分享

储慧民:复杂房扑房速导管消融治疗进展·365医学网

 doctor816 2016-01-14

复杂房扑房速导管消融治疗进展

心房扑动和房性心动过速约占室上性心律失常的5-10%,相比旁道、房室结双径路及其参与的心动过速,房扑和房速的诊断和治疗更为复杂1,2。狭义上,将体表心电图“F”波明显,位于右房、围绕三尖瓣环逆钟向运行的大折返心动过速称为典型心房扑动,由于对其产生机制已经了解明确,针对三尖瓣峡部线性消融可获得很高的治愈率3。而折返环位于左房或折返方式不同于典型房扑的右房房扑也不少见,对于其他发生于左房或右房的局灶或折返性心动过速都可归类于房性心动过速。
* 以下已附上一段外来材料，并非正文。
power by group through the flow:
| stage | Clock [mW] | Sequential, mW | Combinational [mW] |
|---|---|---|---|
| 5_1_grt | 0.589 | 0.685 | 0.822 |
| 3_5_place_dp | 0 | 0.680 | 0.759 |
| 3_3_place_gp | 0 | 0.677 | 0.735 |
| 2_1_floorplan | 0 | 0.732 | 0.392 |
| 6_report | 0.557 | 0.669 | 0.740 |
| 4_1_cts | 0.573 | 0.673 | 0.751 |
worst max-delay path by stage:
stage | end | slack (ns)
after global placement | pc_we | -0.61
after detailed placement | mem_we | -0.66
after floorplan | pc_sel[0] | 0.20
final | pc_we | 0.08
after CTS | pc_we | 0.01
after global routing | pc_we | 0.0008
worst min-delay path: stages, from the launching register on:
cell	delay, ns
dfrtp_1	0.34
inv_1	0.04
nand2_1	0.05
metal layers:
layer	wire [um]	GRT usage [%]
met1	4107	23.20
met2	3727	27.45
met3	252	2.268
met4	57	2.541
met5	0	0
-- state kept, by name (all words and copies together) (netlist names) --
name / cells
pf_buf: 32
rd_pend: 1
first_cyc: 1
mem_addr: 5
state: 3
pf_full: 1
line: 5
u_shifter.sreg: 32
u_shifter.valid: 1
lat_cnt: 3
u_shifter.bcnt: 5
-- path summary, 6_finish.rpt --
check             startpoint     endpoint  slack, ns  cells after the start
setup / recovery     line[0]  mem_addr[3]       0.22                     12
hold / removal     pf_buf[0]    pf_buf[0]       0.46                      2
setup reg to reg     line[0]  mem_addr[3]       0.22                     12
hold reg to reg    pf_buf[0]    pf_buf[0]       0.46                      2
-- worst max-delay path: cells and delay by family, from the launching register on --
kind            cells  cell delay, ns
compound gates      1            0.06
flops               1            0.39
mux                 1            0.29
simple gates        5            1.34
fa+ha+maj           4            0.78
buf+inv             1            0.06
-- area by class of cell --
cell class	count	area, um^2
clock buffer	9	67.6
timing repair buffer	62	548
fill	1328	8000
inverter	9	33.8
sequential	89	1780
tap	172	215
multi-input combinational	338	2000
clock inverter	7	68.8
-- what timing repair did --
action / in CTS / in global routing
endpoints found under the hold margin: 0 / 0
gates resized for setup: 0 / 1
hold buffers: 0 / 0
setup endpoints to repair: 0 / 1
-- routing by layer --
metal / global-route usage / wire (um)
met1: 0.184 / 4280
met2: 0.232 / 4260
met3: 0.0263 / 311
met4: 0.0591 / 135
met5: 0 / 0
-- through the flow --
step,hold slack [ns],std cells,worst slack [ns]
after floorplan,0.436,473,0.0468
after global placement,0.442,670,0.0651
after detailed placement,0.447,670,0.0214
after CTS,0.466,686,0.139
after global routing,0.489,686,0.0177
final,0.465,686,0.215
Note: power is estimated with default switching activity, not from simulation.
[src/rtl/shift_pkg.sv]
// ---------------------------------------------------------------------------
// shift_pkg
// Shared types and constants for the serial shift transmitter.
//   tx_state_t    : transmitter FSM state encoding
//   DEFAULT_WIDTH : default word width in bits
// ---------------------------------------------------------------------------
package shift_pkg;

  typedef enum logic {
    S_IDLE  = 1'b0,
    S_SHIFT = 1'b1
  } tx_state_t;

  localparam int DEFAULT_WIDTH = 8;

endpackage : shift_pkg
## src/rtl/mm_out_pack.sv

```systemverilog
// Requantises the mm accumulator stream to D_W bits and packs 32/D_W elements per
// 32-bit AXI-stream beat, regenerating tlast per M*M frame and flagging misplaced tlast.
module mm_out_pack #(
  parameter int unsigned D_W     = 8,
  parameter int unsigned D_W_ACC = 16,
  parameter int unsigned M       = 8,
  parameter int unsigned SHIFT   = 4,
  parameter int unsigned SIGNED  = 1
) (
  input  logic               mm_clk,
  input  logic               mm_rst,
  input  logic               s_axis_tvalid,
  input  logic [D_W_ACC-1:0] s_axis_tdata,
  input  logic               s_axis_tlast,
  output logic               s_axis_tready,
  output logic               m_axis_tvalid,
  output logic [31:0]        m_axis_tdata,
  output logic [3:0]         m_axis_tkeep,
  output logic               m_axis_tlast,
  input  logic               m_axis_tready,
  output logic               frame_err
);

  localparam int unsigned PACK  = 32 / D_W;
  localparam int unsigned NELEM = M * M;
  localparam int unsigned LW    = (PACK > 1) ? $clog2(PACK) : 1;
  localparam int unsigned EW    = (NELEM > 1) ? $clog2(NELEM) : 1;
  localparam int unsigned AW    = D_W_ACC + 1;

  localparam logic signed [AW-1:0] RND  = AW'((64'd1 << SHIFT) >> 1);
  localparam logic signed [AW-1:0] SMAX = AW'((64'd1 << (D_W - 1)) - 1);
  localparam logic signed [AW-1:0] SMIN = ~SMAX;
  localparam logic        [AW-1:0] UMAX = AW'((64'd1 << D_W) - 1);

  logic [LW-1:0] lane_q;
  logic [EW-1:0] elem_q;
  logic [31:0]   pack_q;
  logic          out_valid_q;
  logic [31:0]   out_data_q;
  logic [3:0]    out_keep_q;
  logic          out_last_q;
  logic          frame_err_q;

  logic signed [AW-1:0] ext;
  logic signed [AW-1:0] sum;
  logic signed [AW-1:0] shd;
  logic        [AW-1:0] ush;
  logic [D_W-1:0]       q;

  logic        accept;
  logic        lane_last;
  logic        elem_last;
  logic        close;
  logic        word_last;
  logic [31:0] word;
  logic [3:0]  keep;

  assign s_axis_tready = ~out_valid_q | m_axis_tready;
  assign accept        = s_axis_tvalid & s_axis_tready;
  assign lane_last     = (lane_q == LW'(PACK - 1));
  assign elem_last     = (elem_q == EW'(NELEM - 1));
  assign word_last     = elem_last | s_axis_tlast;
  assign close         = lane_last | word_last;

  // One extra bit of headroom so the rounding add cannot wrap.
  always_comb begin
    if (SIGNED != 0) begin
      ext = $signed({s_axis_tdata[D_W_ACC-1], s_axis_tdata});
    end else begin
      ext = $signed({1'b0, s_axis_tdata});
    end
    sum = ext + RND;
    shd = sum >>> SHIFT;
    ush = $unsigned(sum) >> SHIFT;
    if (SIGNED != 0) begin
      if (shd > SMAX) begin
        q = SMAX[D_W-1:0];
      end else if (shd < SMIN) begin
        q = SMIN[D_W-1:0];
      end else begin
        q = shd[D_W-1:0];
      end
    end else begin
      if (ush > UMAX) begin
        q = '1;
      end else begin
        q = ush[D_W-1:0];
      end
    end
  end

  // Lanes above the current one are already zero because pack_q clears on close.
  always_comb begin
    word = pack_q;
    for (int k = 0; k < PACK; k++) begin
      if (LW'(k) == lane_q) begin
        word[k*D_W +: D_W] = q;
      end
    end
    for (int b = 0; b < 4; b++) begin
      keep[b] = ((b * 8) < ((int'(lane_q) + 1) * D_W));
    end
  end

  always_ff @(posedge mm_clk or posedge mm_rst) begin
    if (mm_rst) begin
      lane_q      <= '0;
      elem_q      <= '0;
      pack_q      <= '0;
      out_valid_q <= 1'b0;
      out_data_q  <= '0;
      out_keep_q  <= '0;
      out_last_q  <= 1'b0;
      frame_err_q <= 1'b0;
    end else begin
      if (accept) begin
        if (close) begin
          pack_q <= '0;
          lane_q <= '0;
        end else begin
          pack_q <= word;
          lane_q <= lane_q + LW'(1);
        end
        if (word_last) begin
          elem_q <= '0;
        end else begin
          elem_q <= elem_q + EW'(1);
        end
        if (s_axis_tlast != elem_last) begin
          frame_err_q <= 1'b1;
        end
      end
      if (accept && close) begin
        out_valid_q <= 1'b1;
        out_data_q  <= word;
        out_keep_q  <= keep;
        out_last_q  <= word_last;
      end else if (m_axis_tready) begin
        out_valid_q <= 1'b0;
      end
    end
  end

  assign m_axis_tvalid = out_valid_q;
  assign m_axis_tdata  = out_data_q;
  assign m_axis_tkeep  = out_keep_q;
  assign m_axis_tlast  = out_last_q;
  assign frame_err     = frame_err_q;

endmodule

```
复杂的房扑和房速往往发作频繁或者无休止发作,患者心悸症状明显,容易进展为心动过速性心肌病,不但抗心律失常药物治疗效果差,导管射频消融的成功率也低于其他室上性心律失常。近年来由于三维标测系统的大范围应用和电解剖标测技术的发展,方使得这类复杂的房扑和房速的治疗效果有了显著的提升4。

复杂房扑和房速多见于已有器质性心脏病的患者,如先天性心脏病、瓣膜性心脏病、冠状动脉粥样硬化性心脏病等;其中20-56%还同时合并有房颤5。接受过心脏外科手术的患者发生房扑房速往往较受重视,手术的疤痕的存在成为心房内折返的潜在组织基础,34%的外科术后房扑房速与心房切口疤痕相关6。由于房颤消融在各个中心的广泛开展,消融术后发生的房扑及房速所占的比例呈逐渐升高趋势,可达1.2%-25%。针对这类消融后发生的房性心律失常的标测结果,46%是大折返,而54%是驱动灶小于2CM的所谓“小折返或微折返”2,这类医源性心律失常,成为了电生理术者面临的重要挑战。复杂房扑和房速的发生机制复杂多变,然而和所有心律失常一样,其发生的根本原因无非是折返、局灶兴奋或是触发活动,但具体到每一个患者,往往存在局灶位置不典型、折返方式复杂(包括折返环小、不固定、运行方向非常规)等特点7。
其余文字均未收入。